For each line below, check whether "decap" is present. Report how many lines have it, nothing else.

──────── ENTRIES SUPPLIED ────────

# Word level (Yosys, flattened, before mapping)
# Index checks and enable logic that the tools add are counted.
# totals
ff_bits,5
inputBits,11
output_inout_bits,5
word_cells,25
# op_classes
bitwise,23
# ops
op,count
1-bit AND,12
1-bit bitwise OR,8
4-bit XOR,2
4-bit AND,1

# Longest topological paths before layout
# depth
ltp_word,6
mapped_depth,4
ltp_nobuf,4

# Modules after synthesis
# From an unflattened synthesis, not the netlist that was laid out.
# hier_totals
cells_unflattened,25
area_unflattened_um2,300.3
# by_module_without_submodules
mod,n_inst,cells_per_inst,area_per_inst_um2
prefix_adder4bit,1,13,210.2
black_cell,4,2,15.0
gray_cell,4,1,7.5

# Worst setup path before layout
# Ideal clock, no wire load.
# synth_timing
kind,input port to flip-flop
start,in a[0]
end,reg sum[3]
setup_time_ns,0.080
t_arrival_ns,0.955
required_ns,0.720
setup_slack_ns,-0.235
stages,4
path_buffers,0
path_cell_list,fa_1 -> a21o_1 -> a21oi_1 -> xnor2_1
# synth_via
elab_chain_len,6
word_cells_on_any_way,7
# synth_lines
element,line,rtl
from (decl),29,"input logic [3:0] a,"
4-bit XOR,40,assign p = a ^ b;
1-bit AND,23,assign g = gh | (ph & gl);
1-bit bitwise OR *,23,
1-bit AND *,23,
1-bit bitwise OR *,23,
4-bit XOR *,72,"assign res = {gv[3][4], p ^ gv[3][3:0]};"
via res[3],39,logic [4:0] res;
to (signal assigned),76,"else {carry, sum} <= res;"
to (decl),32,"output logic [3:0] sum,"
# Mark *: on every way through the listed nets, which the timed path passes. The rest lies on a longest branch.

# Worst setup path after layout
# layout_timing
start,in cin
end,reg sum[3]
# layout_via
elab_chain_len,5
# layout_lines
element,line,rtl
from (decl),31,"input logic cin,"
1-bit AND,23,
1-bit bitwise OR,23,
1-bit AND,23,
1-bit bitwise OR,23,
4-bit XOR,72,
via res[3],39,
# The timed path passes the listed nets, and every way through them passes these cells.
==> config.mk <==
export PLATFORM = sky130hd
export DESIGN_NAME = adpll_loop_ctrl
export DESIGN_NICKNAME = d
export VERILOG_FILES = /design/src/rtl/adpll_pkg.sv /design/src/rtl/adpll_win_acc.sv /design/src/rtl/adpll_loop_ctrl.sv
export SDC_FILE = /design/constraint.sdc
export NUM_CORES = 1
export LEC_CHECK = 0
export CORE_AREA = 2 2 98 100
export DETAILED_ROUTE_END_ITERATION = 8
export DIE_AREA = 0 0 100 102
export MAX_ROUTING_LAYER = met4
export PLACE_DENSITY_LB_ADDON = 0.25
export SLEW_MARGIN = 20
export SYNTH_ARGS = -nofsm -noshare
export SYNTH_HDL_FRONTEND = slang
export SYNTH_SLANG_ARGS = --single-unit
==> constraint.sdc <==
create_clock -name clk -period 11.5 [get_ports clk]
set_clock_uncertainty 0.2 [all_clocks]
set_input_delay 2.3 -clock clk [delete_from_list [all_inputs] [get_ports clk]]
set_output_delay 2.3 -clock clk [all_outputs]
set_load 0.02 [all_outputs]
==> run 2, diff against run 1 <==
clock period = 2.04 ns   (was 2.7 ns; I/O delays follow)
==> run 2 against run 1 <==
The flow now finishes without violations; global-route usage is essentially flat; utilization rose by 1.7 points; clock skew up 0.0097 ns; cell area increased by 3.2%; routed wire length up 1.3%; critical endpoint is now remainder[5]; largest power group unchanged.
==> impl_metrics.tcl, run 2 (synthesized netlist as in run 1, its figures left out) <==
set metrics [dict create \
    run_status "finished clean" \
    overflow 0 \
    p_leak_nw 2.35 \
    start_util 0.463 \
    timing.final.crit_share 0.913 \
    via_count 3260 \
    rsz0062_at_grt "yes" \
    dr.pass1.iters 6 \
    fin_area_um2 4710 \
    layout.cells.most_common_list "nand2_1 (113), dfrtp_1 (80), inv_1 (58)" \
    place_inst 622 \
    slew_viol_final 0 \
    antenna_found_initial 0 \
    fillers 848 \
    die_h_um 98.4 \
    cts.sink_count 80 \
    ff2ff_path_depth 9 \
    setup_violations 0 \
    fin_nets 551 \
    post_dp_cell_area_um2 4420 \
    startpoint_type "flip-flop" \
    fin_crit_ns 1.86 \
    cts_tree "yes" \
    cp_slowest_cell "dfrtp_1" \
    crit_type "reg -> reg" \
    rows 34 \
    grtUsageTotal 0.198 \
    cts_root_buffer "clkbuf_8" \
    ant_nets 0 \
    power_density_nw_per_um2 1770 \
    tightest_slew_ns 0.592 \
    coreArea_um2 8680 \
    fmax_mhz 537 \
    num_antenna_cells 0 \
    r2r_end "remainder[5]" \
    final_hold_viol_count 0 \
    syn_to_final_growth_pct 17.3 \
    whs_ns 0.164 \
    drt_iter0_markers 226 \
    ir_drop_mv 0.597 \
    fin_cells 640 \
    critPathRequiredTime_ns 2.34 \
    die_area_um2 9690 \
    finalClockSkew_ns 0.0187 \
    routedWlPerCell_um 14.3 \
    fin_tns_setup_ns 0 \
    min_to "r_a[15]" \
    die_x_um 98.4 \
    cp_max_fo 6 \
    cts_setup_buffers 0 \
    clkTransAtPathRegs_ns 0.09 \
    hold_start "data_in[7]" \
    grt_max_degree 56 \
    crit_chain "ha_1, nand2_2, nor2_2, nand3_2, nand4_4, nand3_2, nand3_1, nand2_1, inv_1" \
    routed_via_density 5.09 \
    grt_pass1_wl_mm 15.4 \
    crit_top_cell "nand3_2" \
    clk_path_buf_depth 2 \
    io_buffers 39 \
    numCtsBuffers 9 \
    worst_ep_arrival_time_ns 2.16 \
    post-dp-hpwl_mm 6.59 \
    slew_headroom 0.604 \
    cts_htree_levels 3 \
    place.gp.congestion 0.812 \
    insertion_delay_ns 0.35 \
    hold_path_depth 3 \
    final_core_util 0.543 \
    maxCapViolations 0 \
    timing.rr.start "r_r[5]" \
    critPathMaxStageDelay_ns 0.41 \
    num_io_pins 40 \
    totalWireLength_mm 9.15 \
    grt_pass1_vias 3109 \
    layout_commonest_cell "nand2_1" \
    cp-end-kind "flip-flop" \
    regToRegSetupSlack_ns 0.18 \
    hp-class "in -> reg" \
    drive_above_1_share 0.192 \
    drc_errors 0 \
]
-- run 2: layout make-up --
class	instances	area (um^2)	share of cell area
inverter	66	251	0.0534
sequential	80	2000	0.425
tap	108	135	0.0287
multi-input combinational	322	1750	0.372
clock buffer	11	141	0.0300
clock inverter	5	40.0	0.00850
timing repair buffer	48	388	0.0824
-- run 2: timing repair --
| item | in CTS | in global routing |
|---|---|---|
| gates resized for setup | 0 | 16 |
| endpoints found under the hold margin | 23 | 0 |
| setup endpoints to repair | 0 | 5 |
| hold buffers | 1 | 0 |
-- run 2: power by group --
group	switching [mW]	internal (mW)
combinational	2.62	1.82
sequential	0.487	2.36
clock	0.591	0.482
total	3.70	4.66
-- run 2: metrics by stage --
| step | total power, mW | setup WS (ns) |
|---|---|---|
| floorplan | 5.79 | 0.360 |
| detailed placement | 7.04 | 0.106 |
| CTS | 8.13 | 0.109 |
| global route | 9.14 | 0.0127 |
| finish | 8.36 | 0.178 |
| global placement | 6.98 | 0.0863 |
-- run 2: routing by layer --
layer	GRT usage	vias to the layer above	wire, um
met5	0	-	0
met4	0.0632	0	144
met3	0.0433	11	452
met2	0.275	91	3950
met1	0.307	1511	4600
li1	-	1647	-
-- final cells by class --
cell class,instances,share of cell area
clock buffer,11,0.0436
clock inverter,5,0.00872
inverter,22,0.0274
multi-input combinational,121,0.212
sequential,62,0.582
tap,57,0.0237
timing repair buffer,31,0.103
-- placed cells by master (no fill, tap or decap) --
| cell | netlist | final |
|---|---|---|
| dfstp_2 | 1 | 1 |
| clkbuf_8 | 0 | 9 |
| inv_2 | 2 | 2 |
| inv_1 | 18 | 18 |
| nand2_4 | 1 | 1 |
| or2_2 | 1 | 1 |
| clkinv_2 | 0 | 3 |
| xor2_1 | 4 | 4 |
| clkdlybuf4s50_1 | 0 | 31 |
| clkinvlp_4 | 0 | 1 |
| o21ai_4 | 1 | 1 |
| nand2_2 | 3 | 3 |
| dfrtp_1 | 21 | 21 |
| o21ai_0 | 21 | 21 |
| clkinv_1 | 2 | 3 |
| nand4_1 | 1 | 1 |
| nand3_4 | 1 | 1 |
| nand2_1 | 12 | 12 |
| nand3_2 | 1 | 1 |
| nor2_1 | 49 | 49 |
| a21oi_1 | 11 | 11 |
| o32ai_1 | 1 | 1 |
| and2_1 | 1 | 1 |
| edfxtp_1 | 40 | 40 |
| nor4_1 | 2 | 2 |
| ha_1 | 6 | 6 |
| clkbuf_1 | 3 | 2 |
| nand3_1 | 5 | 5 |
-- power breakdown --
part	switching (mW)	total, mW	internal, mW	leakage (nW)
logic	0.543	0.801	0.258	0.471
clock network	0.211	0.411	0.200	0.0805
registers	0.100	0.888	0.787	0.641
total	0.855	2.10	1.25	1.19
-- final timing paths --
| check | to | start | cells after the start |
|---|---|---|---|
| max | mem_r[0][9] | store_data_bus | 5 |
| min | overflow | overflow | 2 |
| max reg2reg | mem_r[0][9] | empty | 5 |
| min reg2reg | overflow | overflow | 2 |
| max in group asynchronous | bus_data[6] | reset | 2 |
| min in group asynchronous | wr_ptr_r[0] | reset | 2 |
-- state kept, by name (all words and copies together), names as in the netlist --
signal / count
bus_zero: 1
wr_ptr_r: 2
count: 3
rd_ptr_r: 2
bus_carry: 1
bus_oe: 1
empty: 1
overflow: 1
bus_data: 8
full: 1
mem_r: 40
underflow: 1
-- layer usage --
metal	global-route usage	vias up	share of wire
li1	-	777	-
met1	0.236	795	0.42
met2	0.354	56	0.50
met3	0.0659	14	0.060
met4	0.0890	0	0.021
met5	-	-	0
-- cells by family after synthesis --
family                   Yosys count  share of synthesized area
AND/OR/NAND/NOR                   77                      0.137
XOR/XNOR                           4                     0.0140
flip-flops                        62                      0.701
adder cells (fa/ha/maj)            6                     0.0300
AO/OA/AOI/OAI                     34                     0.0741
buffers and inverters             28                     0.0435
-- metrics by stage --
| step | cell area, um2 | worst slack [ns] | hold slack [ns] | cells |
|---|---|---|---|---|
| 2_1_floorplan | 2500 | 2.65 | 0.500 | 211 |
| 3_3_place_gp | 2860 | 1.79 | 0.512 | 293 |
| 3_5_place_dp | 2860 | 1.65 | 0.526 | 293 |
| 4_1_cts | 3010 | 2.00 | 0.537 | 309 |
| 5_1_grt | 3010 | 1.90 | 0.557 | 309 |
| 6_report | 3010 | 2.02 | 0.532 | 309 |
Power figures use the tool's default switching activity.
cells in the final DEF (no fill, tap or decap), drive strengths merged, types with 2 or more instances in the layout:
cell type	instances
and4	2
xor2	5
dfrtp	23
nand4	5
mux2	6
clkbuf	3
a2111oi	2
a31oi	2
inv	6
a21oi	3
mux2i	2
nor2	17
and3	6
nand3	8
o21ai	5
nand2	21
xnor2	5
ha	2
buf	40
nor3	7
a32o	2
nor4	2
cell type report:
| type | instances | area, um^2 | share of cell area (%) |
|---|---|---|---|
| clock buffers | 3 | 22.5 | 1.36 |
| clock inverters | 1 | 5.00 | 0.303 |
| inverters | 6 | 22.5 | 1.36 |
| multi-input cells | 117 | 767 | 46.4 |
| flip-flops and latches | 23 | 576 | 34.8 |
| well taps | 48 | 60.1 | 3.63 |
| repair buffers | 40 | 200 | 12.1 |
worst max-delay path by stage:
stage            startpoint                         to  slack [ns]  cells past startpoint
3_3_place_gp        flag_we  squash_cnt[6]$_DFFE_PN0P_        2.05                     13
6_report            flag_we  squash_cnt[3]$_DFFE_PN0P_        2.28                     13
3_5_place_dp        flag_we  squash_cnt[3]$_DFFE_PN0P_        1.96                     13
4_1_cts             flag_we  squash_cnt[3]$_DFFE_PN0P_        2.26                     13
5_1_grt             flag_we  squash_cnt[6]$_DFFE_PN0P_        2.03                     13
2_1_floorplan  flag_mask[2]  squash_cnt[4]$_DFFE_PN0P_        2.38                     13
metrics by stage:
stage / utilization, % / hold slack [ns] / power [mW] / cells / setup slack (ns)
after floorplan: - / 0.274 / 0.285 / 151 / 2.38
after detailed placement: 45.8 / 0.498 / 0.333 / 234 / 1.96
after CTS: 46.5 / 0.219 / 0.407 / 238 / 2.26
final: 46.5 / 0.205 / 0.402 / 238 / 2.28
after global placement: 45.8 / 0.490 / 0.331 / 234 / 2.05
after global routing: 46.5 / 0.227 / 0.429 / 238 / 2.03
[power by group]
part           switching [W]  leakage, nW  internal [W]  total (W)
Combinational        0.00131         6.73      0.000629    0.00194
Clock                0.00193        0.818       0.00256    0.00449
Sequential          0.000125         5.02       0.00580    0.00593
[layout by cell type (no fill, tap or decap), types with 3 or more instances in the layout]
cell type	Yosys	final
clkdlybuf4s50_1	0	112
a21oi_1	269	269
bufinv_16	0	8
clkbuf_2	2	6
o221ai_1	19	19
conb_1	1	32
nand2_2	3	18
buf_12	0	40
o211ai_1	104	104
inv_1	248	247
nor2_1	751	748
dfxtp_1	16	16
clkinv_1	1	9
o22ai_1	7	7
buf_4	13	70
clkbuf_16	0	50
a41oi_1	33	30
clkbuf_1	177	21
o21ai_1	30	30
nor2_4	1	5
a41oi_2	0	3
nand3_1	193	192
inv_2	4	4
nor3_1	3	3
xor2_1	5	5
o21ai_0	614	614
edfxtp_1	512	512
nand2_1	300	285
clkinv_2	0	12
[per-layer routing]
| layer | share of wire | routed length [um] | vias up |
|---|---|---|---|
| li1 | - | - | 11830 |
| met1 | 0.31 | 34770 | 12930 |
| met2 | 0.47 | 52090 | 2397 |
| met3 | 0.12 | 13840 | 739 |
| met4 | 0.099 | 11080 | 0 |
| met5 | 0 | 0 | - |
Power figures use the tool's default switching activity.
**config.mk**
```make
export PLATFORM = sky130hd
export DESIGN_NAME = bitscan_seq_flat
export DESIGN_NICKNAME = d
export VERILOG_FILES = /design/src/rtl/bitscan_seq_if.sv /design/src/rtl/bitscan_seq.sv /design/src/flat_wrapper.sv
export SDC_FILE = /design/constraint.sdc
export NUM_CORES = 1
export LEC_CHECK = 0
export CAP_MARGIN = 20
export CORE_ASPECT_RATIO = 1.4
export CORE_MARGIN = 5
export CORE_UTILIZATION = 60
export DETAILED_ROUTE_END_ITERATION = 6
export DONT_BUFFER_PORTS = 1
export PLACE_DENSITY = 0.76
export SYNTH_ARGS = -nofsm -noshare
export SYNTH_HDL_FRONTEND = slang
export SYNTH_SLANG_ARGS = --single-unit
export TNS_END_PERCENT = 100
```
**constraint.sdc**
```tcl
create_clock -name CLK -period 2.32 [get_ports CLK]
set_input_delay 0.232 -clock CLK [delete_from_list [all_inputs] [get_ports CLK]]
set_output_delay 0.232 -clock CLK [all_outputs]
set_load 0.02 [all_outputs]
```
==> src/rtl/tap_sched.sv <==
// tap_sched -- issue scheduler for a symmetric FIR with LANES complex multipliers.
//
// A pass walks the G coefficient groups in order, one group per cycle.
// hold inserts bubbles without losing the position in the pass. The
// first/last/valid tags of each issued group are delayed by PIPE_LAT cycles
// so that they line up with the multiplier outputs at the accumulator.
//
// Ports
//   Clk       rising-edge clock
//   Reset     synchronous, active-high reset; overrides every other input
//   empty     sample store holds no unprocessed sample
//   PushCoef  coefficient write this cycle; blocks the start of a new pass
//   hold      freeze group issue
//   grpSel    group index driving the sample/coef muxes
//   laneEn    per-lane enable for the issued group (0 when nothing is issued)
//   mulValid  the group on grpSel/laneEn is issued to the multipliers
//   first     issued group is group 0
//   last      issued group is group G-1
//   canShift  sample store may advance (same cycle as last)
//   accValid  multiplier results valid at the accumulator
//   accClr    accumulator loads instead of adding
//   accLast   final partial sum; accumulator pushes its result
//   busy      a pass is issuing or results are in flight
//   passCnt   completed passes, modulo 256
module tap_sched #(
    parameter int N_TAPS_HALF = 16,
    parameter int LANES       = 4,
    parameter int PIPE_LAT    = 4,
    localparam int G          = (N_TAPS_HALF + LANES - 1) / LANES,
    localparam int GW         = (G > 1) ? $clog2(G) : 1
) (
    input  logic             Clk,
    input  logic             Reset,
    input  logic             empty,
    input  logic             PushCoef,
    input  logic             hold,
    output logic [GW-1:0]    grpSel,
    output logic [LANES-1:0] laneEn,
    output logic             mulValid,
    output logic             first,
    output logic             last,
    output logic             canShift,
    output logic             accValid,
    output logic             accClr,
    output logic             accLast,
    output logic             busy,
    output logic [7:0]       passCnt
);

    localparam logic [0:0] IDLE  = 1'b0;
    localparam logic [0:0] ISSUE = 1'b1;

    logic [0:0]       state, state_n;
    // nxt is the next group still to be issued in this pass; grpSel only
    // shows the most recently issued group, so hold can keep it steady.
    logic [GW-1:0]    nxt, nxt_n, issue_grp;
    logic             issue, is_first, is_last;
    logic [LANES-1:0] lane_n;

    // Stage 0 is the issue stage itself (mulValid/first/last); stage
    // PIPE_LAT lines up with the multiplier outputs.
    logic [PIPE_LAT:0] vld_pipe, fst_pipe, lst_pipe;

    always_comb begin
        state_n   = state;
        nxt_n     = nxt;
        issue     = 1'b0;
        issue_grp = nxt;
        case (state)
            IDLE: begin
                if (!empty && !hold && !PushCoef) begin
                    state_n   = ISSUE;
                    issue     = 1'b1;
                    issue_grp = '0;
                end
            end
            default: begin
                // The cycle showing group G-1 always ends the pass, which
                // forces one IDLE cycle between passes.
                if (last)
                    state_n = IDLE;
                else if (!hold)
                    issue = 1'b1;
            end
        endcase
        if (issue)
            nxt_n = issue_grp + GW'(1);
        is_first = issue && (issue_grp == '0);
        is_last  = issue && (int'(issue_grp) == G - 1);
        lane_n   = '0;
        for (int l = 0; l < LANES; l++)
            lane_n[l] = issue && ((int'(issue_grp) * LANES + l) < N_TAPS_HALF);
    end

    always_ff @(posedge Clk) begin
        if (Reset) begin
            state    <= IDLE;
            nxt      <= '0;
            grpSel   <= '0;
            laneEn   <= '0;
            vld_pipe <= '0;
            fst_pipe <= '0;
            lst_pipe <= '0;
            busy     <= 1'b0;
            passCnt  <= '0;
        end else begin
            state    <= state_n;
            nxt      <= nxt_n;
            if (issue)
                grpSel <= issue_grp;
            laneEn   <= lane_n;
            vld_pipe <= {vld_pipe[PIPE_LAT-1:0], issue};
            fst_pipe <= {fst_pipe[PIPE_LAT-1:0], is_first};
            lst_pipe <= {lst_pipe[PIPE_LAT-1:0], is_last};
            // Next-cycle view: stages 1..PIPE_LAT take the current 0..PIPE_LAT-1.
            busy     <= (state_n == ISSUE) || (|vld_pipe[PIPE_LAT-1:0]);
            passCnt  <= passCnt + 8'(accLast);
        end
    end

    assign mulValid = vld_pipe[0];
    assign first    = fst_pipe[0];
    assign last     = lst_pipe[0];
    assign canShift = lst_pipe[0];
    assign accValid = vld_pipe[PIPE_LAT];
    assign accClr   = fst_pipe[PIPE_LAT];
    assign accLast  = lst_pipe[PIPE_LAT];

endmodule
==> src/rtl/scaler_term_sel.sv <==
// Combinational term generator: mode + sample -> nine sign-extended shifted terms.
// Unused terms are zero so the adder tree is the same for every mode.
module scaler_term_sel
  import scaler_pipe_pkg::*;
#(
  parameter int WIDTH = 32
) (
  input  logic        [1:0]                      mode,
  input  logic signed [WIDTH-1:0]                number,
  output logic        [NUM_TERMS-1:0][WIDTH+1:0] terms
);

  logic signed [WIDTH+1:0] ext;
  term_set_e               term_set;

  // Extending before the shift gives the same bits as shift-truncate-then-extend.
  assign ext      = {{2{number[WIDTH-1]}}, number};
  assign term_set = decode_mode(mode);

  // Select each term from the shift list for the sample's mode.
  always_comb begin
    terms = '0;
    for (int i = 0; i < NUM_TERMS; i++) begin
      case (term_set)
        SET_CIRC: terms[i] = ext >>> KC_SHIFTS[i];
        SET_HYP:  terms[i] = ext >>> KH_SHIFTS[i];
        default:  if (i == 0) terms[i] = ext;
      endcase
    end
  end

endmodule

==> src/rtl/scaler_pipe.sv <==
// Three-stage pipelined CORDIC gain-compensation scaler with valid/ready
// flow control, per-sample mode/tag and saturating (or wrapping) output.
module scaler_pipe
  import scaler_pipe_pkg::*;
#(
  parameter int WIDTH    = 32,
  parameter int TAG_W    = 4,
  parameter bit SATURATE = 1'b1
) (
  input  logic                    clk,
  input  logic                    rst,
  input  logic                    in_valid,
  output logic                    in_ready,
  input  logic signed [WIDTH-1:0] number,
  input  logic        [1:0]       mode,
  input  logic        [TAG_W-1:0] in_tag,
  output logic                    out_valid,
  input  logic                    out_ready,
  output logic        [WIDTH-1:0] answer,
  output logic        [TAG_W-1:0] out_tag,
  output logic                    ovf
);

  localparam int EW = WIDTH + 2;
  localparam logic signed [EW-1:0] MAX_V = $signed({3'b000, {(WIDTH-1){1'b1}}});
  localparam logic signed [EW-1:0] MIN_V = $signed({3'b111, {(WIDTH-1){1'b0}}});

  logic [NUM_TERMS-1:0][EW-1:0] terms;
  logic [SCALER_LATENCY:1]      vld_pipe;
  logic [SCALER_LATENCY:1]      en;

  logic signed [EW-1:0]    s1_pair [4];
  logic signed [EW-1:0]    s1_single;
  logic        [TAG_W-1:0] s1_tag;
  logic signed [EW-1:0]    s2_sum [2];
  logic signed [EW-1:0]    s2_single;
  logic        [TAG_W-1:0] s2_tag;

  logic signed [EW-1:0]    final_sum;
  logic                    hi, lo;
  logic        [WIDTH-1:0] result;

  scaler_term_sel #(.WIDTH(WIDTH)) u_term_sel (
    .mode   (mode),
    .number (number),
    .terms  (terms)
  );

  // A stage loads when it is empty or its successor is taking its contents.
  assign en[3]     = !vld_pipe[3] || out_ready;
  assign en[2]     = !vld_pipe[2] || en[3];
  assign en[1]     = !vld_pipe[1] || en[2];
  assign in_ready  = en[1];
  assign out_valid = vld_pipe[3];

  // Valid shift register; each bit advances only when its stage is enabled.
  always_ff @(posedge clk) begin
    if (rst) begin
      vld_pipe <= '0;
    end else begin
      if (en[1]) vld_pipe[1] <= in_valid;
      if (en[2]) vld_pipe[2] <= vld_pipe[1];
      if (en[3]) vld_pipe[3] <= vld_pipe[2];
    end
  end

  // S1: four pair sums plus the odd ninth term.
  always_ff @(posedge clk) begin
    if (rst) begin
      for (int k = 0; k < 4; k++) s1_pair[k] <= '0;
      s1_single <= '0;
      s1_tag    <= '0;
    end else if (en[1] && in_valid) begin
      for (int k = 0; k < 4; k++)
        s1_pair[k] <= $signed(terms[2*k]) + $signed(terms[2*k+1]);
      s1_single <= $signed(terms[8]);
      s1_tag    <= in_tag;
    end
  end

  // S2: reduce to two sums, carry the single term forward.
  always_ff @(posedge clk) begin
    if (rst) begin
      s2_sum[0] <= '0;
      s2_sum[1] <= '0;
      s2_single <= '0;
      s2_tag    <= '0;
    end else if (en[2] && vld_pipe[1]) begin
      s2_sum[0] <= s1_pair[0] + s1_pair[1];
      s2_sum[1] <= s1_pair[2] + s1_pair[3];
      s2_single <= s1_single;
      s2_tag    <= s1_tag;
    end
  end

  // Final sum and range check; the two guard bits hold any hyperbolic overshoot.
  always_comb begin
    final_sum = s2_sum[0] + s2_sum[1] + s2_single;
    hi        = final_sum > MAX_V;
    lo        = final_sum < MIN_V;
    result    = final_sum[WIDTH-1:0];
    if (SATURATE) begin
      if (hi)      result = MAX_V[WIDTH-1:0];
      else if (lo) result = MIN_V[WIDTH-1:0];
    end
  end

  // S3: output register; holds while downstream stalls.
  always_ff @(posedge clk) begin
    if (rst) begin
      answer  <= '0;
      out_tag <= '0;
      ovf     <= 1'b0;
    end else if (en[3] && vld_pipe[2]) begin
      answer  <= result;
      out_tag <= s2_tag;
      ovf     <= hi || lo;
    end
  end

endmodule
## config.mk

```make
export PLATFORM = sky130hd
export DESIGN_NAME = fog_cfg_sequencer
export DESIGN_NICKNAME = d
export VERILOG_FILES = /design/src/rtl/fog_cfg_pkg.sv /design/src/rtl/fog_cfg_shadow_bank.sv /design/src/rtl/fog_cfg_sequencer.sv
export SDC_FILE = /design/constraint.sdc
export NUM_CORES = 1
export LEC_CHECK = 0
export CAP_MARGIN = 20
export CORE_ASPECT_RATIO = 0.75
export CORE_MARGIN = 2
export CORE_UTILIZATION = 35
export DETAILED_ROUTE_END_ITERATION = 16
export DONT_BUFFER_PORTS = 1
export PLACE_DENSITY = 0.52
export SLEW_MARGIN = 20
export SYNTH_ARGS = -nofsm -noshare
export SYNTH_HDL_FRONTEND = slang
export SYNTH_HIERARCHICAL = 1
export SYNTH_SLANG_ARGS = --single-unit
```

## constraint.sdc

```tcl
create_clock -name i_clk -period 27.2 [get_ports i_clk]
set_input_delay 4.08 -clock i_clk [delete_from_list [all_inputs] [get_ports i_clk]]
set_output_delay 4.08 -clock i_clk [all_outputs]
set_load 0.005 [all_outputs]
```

────────

> _RESULT OF THIS TASK_
3